Virtualization and containerization
In the coming years, a proportion of entrepreneurs will move their digital resources to the public cloud. However, experts emphasize that to make full use of the values of the cloud, it is important to move in the direction of microservice architecture. Companies can carry out this process in two ways: either by modernizing the system in stages, separating off subsequent components, or creating a comprehensive solution completely from scratch. While the second option might seem to be decidedly more attractive, companies choose it less often than the evolutionary approach, which requires the use of two different platforms.
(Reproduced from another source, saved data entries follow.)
## src/rtl/mult_pkg.sv

```systemverilog
// Shared definitions for the shift-add multiplier sequencer: one-hot state
// encoding, bit positions for direct state decode, and default sizing.
package mult_pkg;

  localparam int WIDTH_DEF = 4;
  localparam int CNT_W_DEF = 3;

  localparam int I_IDLE  = 0;
  localparam int I_INIT  = 1;
  localparam int I_ADD   = 2;
  localparam int I_SHIFT = 3;
  localparam int I_DONE  = 4;

  typedef enum logic [4:0] {
    S_IDLE  = 5'b00001,
    S_INIT  = 5'b00010,
    S_ADD   = 5'b00100,
    S_SHIFT = 5'b01000,
    S_DONE  = 5'b10000
  } state_t;

endpackage

```

## src/rtl/mult_ctrl_cnt.sv

```systemverilog
// Iteration counter for the multiplier sequencer: synchronous clear,
// increment, and a terminal flag on the last bit position.
module mult_ctrl_cnt
  import mult_pkg::*;
#(
  parameter int WIDTH = WIDTH_DEF,
  parameter int CNT_W = CNT_W_DEF
) (
  input  logic             clk,
  input  logic             rst,
  input  logic             clr,
  input  logic             inc,
  output logic [CNT_W-1:0] count,
  output logic             term
);

  always_ff @(posedge clk or posedge rst) begin
    if (rst)      count <= '0;
    else if (clr) count <= '0;
    else if (inc) count <= count + CNT_W'(1);
  end

  assign term = (count == CNT_W'(WIDTH - 1));

endmodule

```

## src/rtl/mult_ctrl.sv

```systemverilog
// Sequencer for the shift-add multiplier datapath. Control outputs decode
// straight from one-hot state flops so the async product clear never glitches.
//
//   state | meaning
//   IDLE  | wait for start
//   INIT  | load operands, clear product, reset count/carry
//   ADD   | load adder sum into product high half, latch carry-out
//   SHIFT | shift product/multiplier right, carry into product MSB
//   DONE  | one-cycle done pulse, product valid
module mult_ctrl
  import mult_pkg::*;
#(
  parameter int WIDTH = WIDTH_DEF,
  parameter int CNT_W = CNT_W_DEF
) (
  input  logic Mult_Ctrl_Clock,
  input  logic Mult_Ctrl_Clear,
  input  logic Mult_Ctrl_Start,
  input  logic Mult_Ctrl_Q0,
  input  logic Mult_Ctrl_Adder_Cout,
  output logic Mult_Ctrl_Load_Ops,
  output logic Mult_Ctrl_Clear_P,
  output logic Mult_Ctrl_Load_P,
  output logic Mult_Ctrl_Shift,
  output logic Mult_Ctrl_Carry,
  output logic Mult_Ctrl_Busy,
  output logic Mult_Ctrl_Done
);

  state_t           state, state_nxt;
  logic             carry_q, carry_nxt;
  logic             busy_q, busy_nxt;
  logic             cnt_clr, cnt_inc;
  logic [CNT_W-1:0] count;
  logic             term;

  mult_ctrl_cnt #(
    .WIDTH (WIDTH),
    .CNT_W (CNT_W)
  ) u_cnt (
    .clk   (Mult_Ctrl_Clock),
    .rst   (Mult_Ctrl_Clear),
    .clr   (cnt_clr),
    .inc   (cnt_inc),
    .count (count),
    .term  (term)
  );

  always_ff @(posedge Mult_Ctrl_Clock or posedge Mult_Ctrl_Clear) begin
    if (Mult_Ctrl_Clear) begin
      state   <= S_IDLE;
      carry_q <= 1'b0;
      busy_q  <= 1'b0;
    end else begin
      state   <= state_nxt;
      carry_q <= carry_nxt;
      busy_q  <= busy_nxt;
    end
  end

  always_comb begin
    state_nxt = state;
    carry_nxt = carry_q;
    cnt_clr   = 1'b0;
    cnt_inc   = 1'b0;
    case (state)
      S_IDLE: begin
        if (Mult_Ctrl_Start) state_nxt = S_INIT;
      end
      S_INIT: begin
        cnt_clr   = 1'b1;
        carry_nxt = 1'b0;
        state_nxt = Mult_Ctrl_Q0 ? S_ADD : S_SHIFT;
      end
      S_ADD: begin
        carry_nxt = Mult_Ctrl_Adder_Cout;
        state_nxt = S_SHIFT;
      end
      S_SHIFT: begin
        carry_nxt = 1'b0;
        cnt_inc   = 1'b1;
        if (term)              state_nxt = S_DONE;
        else if (Mult_Ctrl_Q0) state_nxt = S_ADD;
        else                   state_nxt = S_SHIFT;
      end
      S_DONE: begin
        state_nxt = S_IDLE;
      end
      default: begin
        state_nxt = S_IDLE;
        carry_nxt = 1'b0;
      end
    endcase
    // Busy gets its own flop so it is not an OR of state bits
    busy_nxt = state_nxt[I_INIT] | state_nxt[I_ADD] | state_nxt[I_SHIFT];
  end

  assign Mult_Ctrl_Load_Ops = state[I_INIT];
  assign Mult_Ctrl_Clear_P  = state[I_INIT];
  assign Mult_Ctrl_Load_P   = state[I_ADD];
  assign Mult_Ctrl_Shift    = state[I_SHIFT];
  assign Mult_Ctrl_Carry    = state[I_SHIFT] & carry_q;
  assign Mult_Ctrl_Busy     = busy_q;
  assign Mult_Ctrl_Done     = state[I_DONE];

endmodule

```

## config.mk

```make
export PLATFORM = sky130hd
export DESIGN_NAME = mult_ctrl
export DESIGN_NICKNAME = d
export VERILOG_FILES = /design/src/rtl/mult_pkg.sv /design/src/rtl/mult_ctrl_cnt.sv /design/src/rtl/mult_ctrl.sv
export SDC_FILE = /design/constraint.sdc
export NUM_CORES = 1
export LEC_CHECK = 0
export CORE_AREA = 2 2 39 41
export DETAILED_ROUTE_END_ITERATION = 6
export DIE_AREA = 0 0 41 43
export HOLD_SLACK_MARGIN = 0.1
export PLACE_DENSITY = 0.71
export SLEW_MARGIN = 20
export SYNTH_ARGS = -nofsm -noshare
export SYNTH_HDL_FRONTEND = slang
export SYNTH_HIERARCHICAL = 1
export SYNTH_SLANG_ARGS = --single-unit
```

## constraint.sdc

```tcl
create_clock -name Mult_Ctrl_Clock -period 2.5 [get_ports Mult_Ctrl_Clock]
set_input_delay 0.5 -clock Mult_Ctrl_Clock [delete_from_list [all_inputs] [get_ports Mult_Ctrl_Clock]]
set_output_delay 0.5 -clock Mult_Ctrl_Clock [all_outputs]
set_load 0.02 [all_outputs]
```

* Word-level counts from Yosys, hierarchy flattened
Index checks and enable logic that the tools add are counted.
Word-level totals: flip-flop bits (word level) 10, logic and storage cells 27, input bits 5
Cells by class: equal/unequal tests 7, add/sub/neg operators 1, muxes and demuxes 9, bitwise logic cells 3, reductions and logical operators 2
Operators by type and width (count):
- 5-bit case mux with 4 select lines | 1
- 5-bit 2-to-1 mux | 2
- 3-bit 2-to-1 mux | 2
- 5-bit by 1-bit equality test with 1-bit output (second input constant) | 1
- 5-bit by 2-bit equality test with 1-bit output (second input constant) | 1
- 5-bit by 3-bit equality test with 1-bit output (second input constant) | 1
- 5-bit by 4-bit equality test with 1-bit output (second input constant) | 1
- 5-bit equality test (second input constant) | 1
- 4-bit 2-to-1 mux | 1
- 3-bit by 1-bit adder with 3-bit output (second input constant) | 1
- 3-bit by 2-bit equality test with 1-bit output (second input constant) | 1
- 1-bit 2-to-1 mux | 2
- 2-bit inequality test (second input constant) | 1
- 1-bit bitwise OR | 2
- 1-bit case mux with 2 select lines | 1
- 2-bit nonzero test | 1
- 2-bit OR reduction | 1
- 1-bit AND | 1

* Longest topological paths before layout
depth after elaboration 5, depth in mapped cells 5, mapped depth without buffers 5

* Cells and area by module
The synthesis kept the hierarchy.
Modules (own cells, without submodules):
- mult_ctrl | sequential area each 176.4 um^2, cells each 42, area an instance 449.2 um^2, instances 1
- mult_ctrl_cnt | sequential area each 75.1 um^2, cells each 13, area an instance 145.1 um^2, instances 1

* Worst setup path after synthesis
Ideal clock, no wire load.
path type flip-flop to flip-flop, from register state[1], to register u_cnt.count[1], path slack 1122 ps, stages on the path, launching flop included 6, buffers on the path 1, data required time 2382 ps, arrival 1259 ps, path through dfrtp_1 -> buf_6 -> nor3_2 -> and2b_1 -> mux2i_1 -> nor2_1
Between the ends: cells in the longest elaborated chain, start to end 3
Ends and longest elaborated chain:
- start: declaration | RTL line mult_ctrl.sv:30 | state_t state, state_nxt;
- start signal: assignment | RTL line mult_ctrl.sv:55 | state <= state_nxt;
- 5-bit by 4-bit equality test with 1-bit output | RTL line mult_ctrl.sv:66 | case (state)
- 1-bit 2-to-1 mux | RTL line mult_ctrl.sv:66
- net cnt_inc | RTL line mult_ctrl.sv:33 | logic cnt_clr, cnt_inc;
- 2-bit nonzero test (no source line)
- end signal: assignment | RTL line mult_ctrl_cnt.sv:20 | else if (inc) count <= count + CNT_W'(1);
- end: declaration | RTL line mult_ctrl_cnt.sv:13 | output logic [CNT_W-1:0] count,
The timed path passes the listed nets, and every way through them passes these cells. A chain may end at the register's enable or synchronous reset.

* Final worst setup path
from register state[3], to output Mult_Ctrl_Carry
Between the ends: cells in the longest elaborated chain, start to end 1
Ends and longest elaborated chain:
- 1-bit AND | RTL line mult_ctrl.sv:102 | assign Mult_Ctrl_Carry = state[I_SHIFT] & carry_q;
- end: declaration | RTL line mult_ctrl.sv:25 | output logic Mult_Ctrl_Carry,
Every way passes these cells.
The first is used to run virtual machines based on monolithic architecture. The second, most often Kubernetes, is responsible for coordinating processes related to container management. It must also be taken into account, that containerization is a relatively new technology and cannot be used everywhere, for example some virtual network functions (VNF) such as load distribution and gateway modules. In both scenarios, there is the same problem connected to the costs of maintaining two separate platforms (most likely vSphere and Kubernetes). But what if it was possible to implement virtual machines and manage them via Kubernetes?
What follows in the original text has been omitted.